● **WORK INSTRUCTION**:
Below are some records. Return exactly the lines from the one containing "assign wr_data = acc" through the one containing "rd_mux = bit_rate_divider;", both included, and only those.
=== AVAILABLE DATA ===
==> src/twu_consts.svh <==
// Purpose: Offsets, field positions, reset values, status codes and timing for the two-wire unit
// Assumes: Byte addresses on a 32-bit Avalon-MM slave, one register per aligned word
// Notes:   Definitions only
`ifndef TWU_CONSTS_SVH
`define TWU_CONSTS_SVH
// ----------------------------------------
// Register byte offsets
// ----------------------------------------
`define TWU_OFS_RATE 8'hB8
`define TWU_OFS_CTRL 8'hBC
`define TWU_OFS_STAT 8'hC0
`define TWU_OFS_DATA 8'hC4
`define TWU_OFS_OWN 8'hC8
// ----------------------------------------
// Control field positions
// ----------------------------------------
`define TWU_BIT_DONE 7
`define TWU_BIT_ACKEN 6
`define TWU_BIT_START 5
`define TWU_BIT_STOP 4
`define TWU_BIT_WCOL 3
`define TWU_BIT_EN 2
`define TWU_BIT_IRQEN 0
// ----------------------------------------
// Reset values and timing
// ----------------------------------------
`define TWU_RST_RATE 8'h00
`define TWU_RST_DATA 8'hFF
`define TWU_RST_OWN 8'h00
`define TWU_HALF_BASE 16'h0008
// ----------------------------------------
// Status codes (low three bits always zero)
// ----------------------------------------
`define TWU_SC_BUSERR 8'h00
`define TWU_SC_START 8'h08
`define TWU_SC_RSTART 8'h10
`define TWU_SC_MT_AW_ACK 8'h18
`define TWU_SC_MT_AW_NACK 8'h20
`define TWU_SC_MT_D_ACK 8'h28
`define TWU_SC_MT_D_NACK 8'h30
`define TWU_SC_ARB_LOST 8'h38
`define TWU_SC_MR_AR_ACK 8'h40
`define TWU_SC_MR_AR_NACK 8'h48
`define TWU_SC_MR_D_ACK 8'h50
`define TWU_SC_MR_D_NACK 8'h58
`define TWU_SC_SLRX_ADDR 8'h60
`define TWU_SC_SLRX_ADDR_ARB 8'h68
`define TWU_SC_SLRX_GC 8'h70
`define TWU_SC_SLRX_GC_ARB 8'h78
`define TWU_SC_SLRX_D_ACK 8'h80
`define TWU_SC_SLRX_D_NACK 8'h88
`define TWU_SC_SLRX_GD_ACK 8'h90
`define TWU_SC_SLRX_GD_NACK 8'h98
`define TWU_SC_SLRX_STOP 8'hA0
`define TWU_SC_SLTX_ADDR 8'hA8
`define TWU_SC_SLTX_ADDR_ARB 8'hB0
`define TWU_SC_SLTX_D_ACK 8'hB8
`define TWU_SC_SLTX_D_NACK 8'hC0
`define TWU_SC_SLTX_LAST 8'hC8
`define TWU_SC_IDLE 8'hF8
`endif

==> src/twu_pkg.sv <==
// Purpose: Types shared by the two-wire unit
// Assumes: Nothing beyond the language
// Notes:   Constants live in twu_consts.svh
package twu_pkg;
	// Protocol engine states
	typedef enum logic [2:0] {
		eng_off,
		eng_idle,
		eng_mstart,
		eng_xfer,
		eng_wait,
		eng_mstop
	} twu_state_type;
endpackage : twu_pkg

==> src/twu_core.sv <==
// Purpose: Two-wire serial unit with multi-master arbitration, master and slave byte engine
// Assumes: 50 MHz clk, synchronous active-high rst, open-drain pins resolved outside
// Notes:   Function
// Function
// - Lose arbitration on driven one read zero
// - Data or direction loss: idle or restart
// - Address loss: check own address, become slave
// - Identical transfers complete with no loss
// - Rate divider sets master clock division
// - Set job-done flag; interrupt with enables
// - Hold clock low while job-done set
// - Job-done clears by writing one, resumes
// - Ack enable drives acknowledge when addressed
// - Ack enable cleared detaches from bus
// - Start request waits for free bus
// - Master stop request sends stop, self-clears
// - Slave stop request releases lines, no stop
// - Data write while busy flags collision
// - Interface enable owns pins, clear aborts
// - Reserved control and status bits read zero
// - Interrupt held while job-done and enables
// - Status code in bits seven to three
// - Prescaler select decodes one, four, sixteen, sixtyfour
// - Code F8 whenever job-done is clear
// - Misplaced start or stop when not master gives code 00
// - Compare against seven-bit own address
`timescale 1ns/1ns
`include "twu_consts.svh"
module twu_core (
	// Clock and reset
	input wire logic clk,
	input wire logic rst,
	// Avalon-MM register slave
	input wire logic [7:0] avs_address,
	input wire logic [3:0] avs_byteenable,
	input wire logic avs_read,
	input wire logic avs_write,
	input wire logic [31:0] avs_writedata,
	output logic [31:0] avs_readdata,
	output logic avs_waitrequest,
	// Processor side interrupt
	input wire logic cpu_irq_global,
	output logic irq,
	// Open-drain clock pin
	input wire logic scl_in,
	output logic scl_out,
	output logic scl_oe,
	// Open-drain data pin
	input wire logic sda_in,
	output logic sda_out,
	output logic sda_oe
);
	// ----------------------------------------
	// Declarations
	// ----------------------------------------
	logic [7:0] bit_rate_divider; // Rate divider register
	logic [1:0] rate_prescaler_select; // Prescaler field
	logic [7:0] own_address_register; // Own address plus general call enable
	logic [7:0] data_byte_register; // Last byte on the bus or next to send
	logic job_done_flag; // Waiting for software
	logic ack_enable; // Acknowledge enable
	logic start_request; // Start wanted
	logic stop_request; // Stop wanted
	logic write_collision_flag; // Data written while busy
	logic interface_enable; // Unit on
	logic irq_enable; // Interrupt enable
	twu_pkg::twu_state_type state; // Engine state
	logic [7:0] status_code; // Last status, low bits zero
	logic done_set; // Engine pulse: set job-done
	logic stop_clr; // Engine pulse: clear stop request
	logic is_master; // Owns the bus
	logic addr_phase; // Current byte is an address
	logic tx_mode; // We shift data out
	logic rw_bit; // Direction bit of the address
	logic gc_mode; // Addressed by general call
	logic arb_lost; // Arbitration lost in this byte
	logic last_tx; // Slave sends its last byte
	logic end_xfer; // Go idle after the wait
	logic ack_out; // We acknowledge this byte
	logic ack_in; // Receiver acknowledged
	logic got_rise; // Clock rose in this bit
	logic [3:0] bit_cnt; // Bit index, 8 is the ack bit
	logic [1:0] step; // Start or stop sub-step
	logic [15:0] tmr; // Half-period timer
	logic [15:0] half_cnt; // Half-period length
	logic tmr_done; // Half period elapsed
	logic [7:0] tx_shift; // Outgoing shifter
	logic [7:0] rx_shift; // Incoming shifter
	logic bus_busy; // Start seen without stop
	logic [1:0] pin_m; // First sync stage
	logic [1:0] pin_s; // Second sync stage
	logic [1:0] pin_t; // Filter sample
	logic [1:0] pin_f; // Filtered levels, bit 1 clock
	logic [1:0] pin_p; // Previous filtered levels
	logic scl_f; // Filtered clock
	logic sda_f; // Filtered data
	logic scl_rise; // Clock rose
	logic scl_fall; // Clock fell
	logic start_det; // Start seen on bus
	logic stop_det; // Stop seen on bus
	logic go_slave; // Enter address reception
	logic own_match; // Own address hit
	logic gc_match; // General call hit
	logic acc; // Bus write completes now
	logic wr_ctrl; // Control write
	logic wr_data; // Data write
	logic [7:0] rd_mux; // Read value
	logic [7:0] stat_rd; // Status as read
	logic [7:0] wd; // Write byte

	// ----------------------------------------
	// Pin synchroniser and spike filter
	// ----------------------------------------
	// Two flops, then a level must repeat before it is taken
	always_ff @(posedge clk) begin
		if (rst) begin
			pin_m <= 2'h3;
			pin_s <= 2'h3;
			pin_t <= 2'h3;
			pin_f <= 2'h3;
			pin_p <= 2'h3;
		end else begin
			pin_m <= {scl_in, sda_in};
			pin_s <= pin_m;
			pin_t <= pin_s;
			pin_f <= (pin_s & pin_t) | (pin_f & (pin_s ^ pin_t));
			pin_p <= pin_f;
		end
	end

	assign scl_f = pin_f[1];
	assign sda_f = pin_f[0];
	assign scl_rise = scl_f && !pin_p[1];
	assign scl_fall = !scl_f && pin_p[1];
	assign start_det = scl_f && pin_p[1] && pin_p[0] && !sda_f;
	assign stop_det = scl_f && pin_p[1] && !pin_p[0] && sda_f;

	// Bus free tracking
	always_ff @(posedge clk) begin
		if (rst || !interface_enable) begin
			bus_busy <= 1'b0;
		end else if (start_det) begin
			bus_busy <= 1'b1;
		end else if (stop_det) begin
			bus_busy <= 1'b0;
		end
	end

	// ----------------------------------------
	// Bit rate
	// ----------------------------------------
	// Half period is 8 plus divider times prescaler
	always_comb begin
		unique case (rate_prescaler_select)
			2'h0: half_cnt = `TWU_HALF_BASE + {8'h00, bit_rate_divider};
			2'h1: half_cnt = `TWU_HALF_BASE + {6'h00, bit_rate_divider, 2'h0};
			2'h2: half_cnt = `TWU_HALF_BASE + {4'h0, bit_rate_divider, 4'h0};
			2'h3: half_cnt = `TWU_HALF_BASE + {2'h0, bit_rate_divider, 6'h00};
		endcase
	end

	assign tmr_done = (tmr >= half_cnt - 16'h0001);

	// Address comparators
	assign own_match = ack_enable && (rx_shift[7:1] == own_address_register[7:1]);
	assign gc_match = ack_enable && own_address_register[0] && (rx_shift[7:1] == 7'h00);

	// Start seen where an address may begin
	assign go_slave = start_det && ((state == twu_pkg::eng_idle)
		|| (state == twu_pkg::eng_mstart && !step[1] && !is_master)
		|| (state == twu_pkg::eng_xfer && !is_master && addr_phase && bit_cnt == 4'h0 && !got_rise));

	// ----------------------------------------
	// Protocol engine
	// ----------------------------------------
	always_ff @(posedge clk) begin
		if (rst) begin
			state <= twu_pkg::eng_off;
			status_code <= `TWU_SC_IDLE;
			done_set <= 1'b0;
			stop_clr <= 1'b0;
			is_master <= 1'b0;
			addr_phase <= 1'b0;
			tx_mode <= 1'b0;
			rw_bit <= 1'b0;
			gc_mode <= 1'b0;
			arb_lost <= 1'b0;
			last_tx <= 1'b0;
			end_xfer <= 1'b0;
			ack_out <= 1'b0;
			ack_in <= 1'b0;
			got_rise <= 1'b0;
			bit_cnt <= 4'h0;
			step <= 2'h0;
			tmr <= 16'h0000;
			tx_shift <= `TWU_RST_DATA;
			rx_shift <= `TWU_RST_DATA;
			data_byte_register <= `TWU_RST_DATA;
			scl_oe <= 1'b0;
			sda_oe <= 1'b0;
		end else if (!interface_enable) begin
			// Unit off: abort everything, let go of the pins
			state <= twu_pkg::eng_off;
			is_master <= 1'b0;
			done_set <= 1'b0;
			stop_clr <= 1'b0;
			scl_oe <= 1'b0;
			sda_oe <= 1'b0;
			if (wr_data && job_done_flag) begin
				data_byte_register <= wd;
			end
		end else begin
			done_set <= 1'b0;
			stop_clr <= 1'b0;
			if (go_slave) begin
				// Receive an address as slave
				state <= twu_pkg::eng_xfer;
				is_master <= 1'b0;
				tx_mode <= 1'b0;
				addr_phase <= 1'b1;
				arb_lost <= 1'b0;
				bit_cnt <= 4'h0;
				got_rise <= 1'b0;
				scl_oe <= 1'b0;
				sda_oe <= 1'b0;
			end else begin
				unique case (state)
					twu_pkg::eng_off: begin
						state <= twu_pkg::eng_idle;
					end
					twu_pkg::eng_idle: begin
						// Start is not cleared here; software drops it
						if (start_request && !job_done_flag && !bus_busy) begin
							state <= twu_pkg::eng_mstart;
							step <= 2'h0;
							tmr <= 16'h0000;
						end
					end
					twu_pkg::eng_mstart, twu_pkg::eng_mstop: begin
						// Timed edges of start or stop
						if (step == 2'h1 && !scl_f) begin
							tmr <= 16'h0000;
						end else if (!tmr_done) begin
							tmr <= tmr + 16'h0001;
						end else begin
							tmr <= 16'h0000;
							step <= step + 2'h1;
							if (state == twu_pkg::eng_mstart) begin
								unique case (step)
									2'h0: scl_oe <= 1'b0;
									2'h1: sda_oe <= 1'b1;
									2'h2: scl_oe <= 1'b1;
									2'h3: begin
										// Start sent, now master
										status_code <= is_master ? `TWU_SC_RSTART : `TWU_SC_START;
										is_master <= 1'b1;
										addr_phase <= 1'b1;
										arb_lost <= 1'b0;
										end_xfer <= 1'b0;
										done_set <= 1'b1;
										state <= twu_pkg::eng_wait;
									end
								endcase
							end else begin
								unique case (step)
									2'h0: scl_oe <= 1'b0;
									2'h1: sda_oe <= 1'b0;
									2'h2: begin
										// Stop done: clear request, back to slave
										stop_clr <= 1'b1;
										is_master <= 1'b0;
										state <= twu_pkg::eng_idle;
									end
									2'h3: state <= twu_pkg::eng_idle;
								endcase
							end
						end
					end
					twu_pkg::eng_wait: begin
						// Clock held low until software clears job-done
						if (!job_done_flag && !done_set) begin
							tmr <= 16'h0000;
							step <= 2'h0;
							if (stop_request && is_master) begin
								state <= twu_pkg::eng_mstop;
								sda_oe <= 1'b1;
							end else if (stop_request) begin
								// Slave recovery: release lines, no stop on bus
								stop_clr <= 1'b1;
								scl_oe <= 1'b0;
								sda_oe <= 1'b0;
								state <= twu_pkg::eng_idle;
							end else if (start_request && is_master) begin
								state <= twu_pkg::eng_mstart;
								sda_oe <= 1'b0;
							end else if (end_xfer) begin
								// Not addressed slave; idle retries any start
								scl_oe <= 1'b0;
								sda_oe <= 1'b0;
								is_master <= 1'b0;
								state <= twu_pkg::eng_idle;
							end else begin
								// Next byte
								state <= twu_pkg::eng_xfer;
								bit_cnt <= 4'h0;
								got_rise <= 1'b0;
								tx_shift <= data_byte_register;
								last_tx <= !ack_enable;
								tx_mode <= is_master ? (addr_phase || !rw_bit) : rw_bit;
								sda_oe <= (is_master ? (addr_phase || !rw_bit) : rw_bit) && !data_byte_register[7];
								scl_oe <= is_master;
							end
						end else begin
							scl_oe <= 1'b1;
						end
					end
					twu_pkg::eng_xfer: begin
						if ((start_det || stop_det) && !is_master) begin
							if (bit_cnt != 4'h0 || got_rise) begin
								// Misplaced start or stop
								status_code <= `TWU_SC_BUSERR;
								end_xfer <= 1'b1;
							end else begin
								// Stop or restart while addressed
								status_code <= `TWU_SC_SLRX_STOP;
								end_xfer <= 1'b1;
							end
							if (addr_phase && !(bit_cnt != 4'h0 || got_rise)) begin
								state <= twu_pkg::eng_idle;
							end else begin
								done_set <= 1'b1;
								state <= twu_pkg::eng_wait;
								sda_oe <= 1'b0;
								scl_oe <= 1'b1;
							end
						end else begin
							// Master clock: low half, release, high half after stretch
							if (is_master) begin
								if (scl_oe) begin
									if (tmr_done) begin
										scl_oe <= 1'b0;
										tmr <= 16'h0000;
									end else begin
										tmr <= tmr + 16'h0001;
									end
								end else if (scl_f) begin
									if (tmr_done) begin
										scl_oe <= 1'b1;
										tmr <= 16'h0000;
									end else begin
										tmr <= tmr + 16'h0001;
									end
								end
							end
							if (scl_rise) begin
								got_rise <= 1'b1;
								if (bit_cnt == 4'h8) begin
									ack_in <= !sda_f;
								end else begin
									rx_shift <= {rx_shift[6:0], sda_f};
									// Only a released one read back as zero loses
									if (is_master && tx_mode && !sda_oe && !sda_f) begin
										is_master <= 1'b0;
										arb_lost <= 1'b1;
										tx_mode <= 1'b0;
										scl_oe <= 1'b0;
									end
								end
							end
							if (scl_fall) begin
								got_rise <= 1'b0;
								if (bit_cnt == 4'h7) begin
									bit_cnt <= 4'h8;
									if (tx_mode) begin
										sda_oe <= 1'b0;
										ack_out <= 1'b0;
									end else if (addr_phase && !is_master) begin
										// Slave address check, also after a loss
										sda_oe <= own_match || gc_match;
										ack_out <= own_match || gc_match;
										gc_mode <= gc_match && !own_match;
										rw_bit <= rx_shift[0];
									end else if (!arb_lost) begin
										sda_oe <= ack_enable;
										ack_out <= ack_enable;
									end else begin
										sda_oe <= 1'b0;
										ack_out <= 1'b0;
									end
								end else if (bit_cnt == 4'h8) begin
									// Byte finished
									bit_cnt <= 4'h0;
									sda_oe <= 1'b0;
									scl_oe <= 1'b1;
									data_byte_register <= rx_shift;
									addr_phase <= 1'b0;
									arb_lost <= 1'b0;
									end_xfer <= 1'b0;
									done_set <= 1'b1;
									state <= twu_pkg::eng_wait;
									if (is_master) begin
										if (addr_phase) begin
											rw_bit <= rx_shift[0];
											if (rx_shift[0]) begin
												status_code <= ack_in ? `TWU_SC_MR_AR_ACK : `TWU_SC_MR_AR_NACK;
											end else begin
												status_code <= ack_in ? `TWU_SC_MT_AW_ACK : `TWU_SC_MT_AW_NACK;
											end
										end else if (tx_mode) begin
											status_code <= ack_in ? `TWU_SC_MT_D_ACK : `TWU_SC_MT_D_NACK;
										end else begin
											status_code <= ack_out ? `TWU_SC_MR_D_ACK : `TWU_SC_MR_D_NACK;
										end
									end else if (arb_lost && !ack_out) begin
										status_code <= `TWU_SC_ARB_LOST;
										end_xfer <= 1'b1;
									end else if (addr_phase) begin
										if (!ack_out) begin
											// Not for us: no flag, let go
											done_set <= 1'b0;
											scl_oe <= 1'b0;
											state <= twu_pkg::eng_idle;
										end else if (rw_bit) begin
											status_code <= arb_lost ? `TWU_SC_SLTX_ADDR_ARB : `TWU_SC_SLTX_ADDR;
										end else if (gc_mode) begin
											status_code <= arb_lost ? `TWU_SC_SLRX_GC_ARB : `TWU_SC_SLRX_GC;
										end else begin
											status_code <= arb_lost ? `TWU_SC_SLRX_ADDR_ARB : `TWU_SC_SLRX_ADDR;
										end
									end else if (tx_mode) begin
										if (!ack_in) begin
											status_code <= `TWU_SC_SLTX_D_NACK;
										end else begin
											status_code <= last_tx ? `TWU_SC_SLTX_LAST : `TWU_SC_SLTX_D_ACK;
										end
										end_xfer <= !ack_in || last_tx;
									end else begin
										if (gc_mode) begin
											status_code <= ack_out ? `TWU_SC_SLRX_GD_ACK : `TWU_SC_SLRX_GD_NACK;
										end else begin
											status_code <= ack_out ? `TWU_SC_SLRX_D_ACK : `TWU_SC_SLRX_D_NACK;
										end
										end_xfer <= !ack_out;
									end
								end else begin
									// Next data bit
									bit_cnt <= bit_cnt + 4'h1;
									if (tx_mode) begin
										sda_oe <= !tx_shift[6];
										tx_shift <= {tx_shift[6:0], 1'b1};
									end
								end
							end
						end
					end
				endcase
			end
			// Software load of the data byte, only while waiting
			if (wr_data && job_done_flag) begin
				data_byte_register <= wd;
			end
		end
	end

	// ----------------------------------------
	// Register bus
	// ----------------------------------------
	assign acc = avs_write && !avs_waitrequest;
	assign wd = avs_writedata[7:0];
	assign wr_ctrl = acc && avs_byteenable[0] && (avs_address == `TWU_OFS_CTRL);
	assign wr_data = acc && avs_byteenable[0] && (avs_address == `TWU_OFS_DATA);
	assign stat_rd = job_done_flag ? status_code : `TWU_SC_IDLE;

	// Read mux, unmapped reads zero
	always_comb begin
		unique case (avs_address)
			`TWU_OFS_RATE: rd_mux = bit_rate_divider;
			`TWU_OFS_CTRL: rd_mux = {job_done_flag, ack_enable, start_request, stop_request,
				write_collision_flag, interface_enable, 1'b0, irq_enable};
			`TWU_OFS_STAT: rd_mux = {stat_rd[7:3], 1'b0, rate_prescaler_select};
			`TWU_OFS_DATA: rd_mux = data_byte_register;
			`TWU_OFS_OWN: rd_mux = own_address_register;
			default: rd_mux = 8'h00;
		endcase
	end

	// One wait state per access
	always_ff @(posedge clk) begin
		if (rst) begin
			avs_waitrequest <= 1'b1;
			avs_readdata <= 32'h00000000;
		end else begin
			avs_waitrequest <= !((avs_read || avs_write) && avs_waitrequest);
			if (avs_read && avs_waitrequest) begin
				avs_readdata <= {24'h000000, rd_mux};
			end
		end
	end

	// Rate, prescaler and own address
	always_ff @(posedge clk) begin
		if (rst) begin
			bit_rate_divider <= `TWU_RST_RATE;
			rate_prescaler_select <= 2'h0;
			own_address_register <= `TWU_RST_OWN;
		end else if (acc && avs_byteenable[0]) begin
			if (avs_address == `TWU_OFS_RATE) begin
				bit_rate_divider <= wd;
			end
			if (avs_address == `TWU_OFS_STAT) begin
				rate_prescaler_select <= wd[1:0];
			end
			if (avs_address == `TWU_OFS_OWN) begin
				own_address_register <= wd;
			end
		end
	end

	// Control bits; hardware set of job-done wins over the clear
	always_ff @(posedge clk) begin
		if (rst) begin
			job_done_flag <= 1'b0;
			ack_enable <= 1'b0;
			start_request <= 1'b0;
			stop_request <= 1'b0;
			interface_enable <= 1'b0;
			irq_enable <= 1'b0;
		end else begin
			if (wr_ctrl) begin
				ack_enable <= wd[`TWU_BIT_ACKEN];
				start_request <= wd[`TWU_BIT_START];
				interface_enable <= wd[`TWU_BIT_EN];
				irq_enable <= wd[`TWU_BIT_IRQEN];
			end
			if (stop_clr) begin
				stop_request <= 1'b0;
			end
			if (wr_ctrl) begin
				stop_request <= wd[`TWU_BIT_STOP];
			end
			if (wr_ctrl && wd[`TWU_BIT_DONE]) begin
				job_done_flag <= 1'b0;
			end
			if (done_set) begin
				job_done_flag <= 1'b1;
			end
		end
	end

	// Write collision on data writes
	always_ff @(posedge clk) begin
		if (rst) begin
			write_collision_flag <= 1'b0;
		end else if (wr_data) begin
			write_collision_flag <= !job_done_flag;
		end
	end

	// Interrupt request and open-drain low levels
	always_ff @(posedge clk) begin
		if (rst) begin
			irq <= 1'b0;
			scl_out <= 1'b0;
			sda_out <= 1'b0;
		end else begin
			irq <= job_done_flag && irq_enable && cpu_irq_global;
			scl_out <= 1'b0;
			sda_out <= 1'b0;
		end
	end
endmodule : twu_core

==> config.mk <==
export PLATFORM = sky130hd
export DESIGN_NAME = twu_core
export DESIGN_NICKNAME = d
export VERILOG_FILES = /design/src/twu_pkg.sv /design/src/twu_core.sv
export VERILOG_INCLUDE_DIRS = /design/src
export SDC_FILE = /design/constraint.sdc
export NUM_CORES = 1
export LEC_CHECK = 0
export BUFFER_PORTS_ARGS = -buffer_cell sky130_fd_sc_hd__buf_2
export CAP_MARGIN = 10
export CORE_MARGIN = 3
export CORE_UTILIZATION = 50
export CTS_CLUSTER_DIAMETER = 80
export CTS_CLUSTER_SIZE = 16
export DETAILED_ROUTE_END_ITERATION = 10
export PLACE_DENSITY_LB_ADDON = 0.08
export SLEW_MARGIN = 5
export SYNTH_ARGS = -nofsm -noshare
export SYNTH_HDL_FRONTEND = slang
export SYNTH_SLANG_ARGS = --single-unit
export TNS_END_PERCENT = 30
==> constraint.sdc <==
create_clock -name clk -period 8.55 [get_ports clk]
set_input_delay 2.1375 -clock clk [delete_from_list [all_inputs] [get_ports clk]]
set_output_delay 2.1375 -clock clk [all_outputs]
set_load 0.005 [all_outputs]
===
● **THE COMPLETED TASK**:
	assign wr_data = acc && avs_byteenable[0] && (avs_address == `TWU_OFS_DATA);
	assign stat_rd = job_done_flag ? status_code : `TWU_SC_IDLE;

	// Read mux, unmapped reads zero
	always_comb begin
		unique case (avs_address)
			`TWU_OFS_RATE: rd_mux = bit_rate_divider;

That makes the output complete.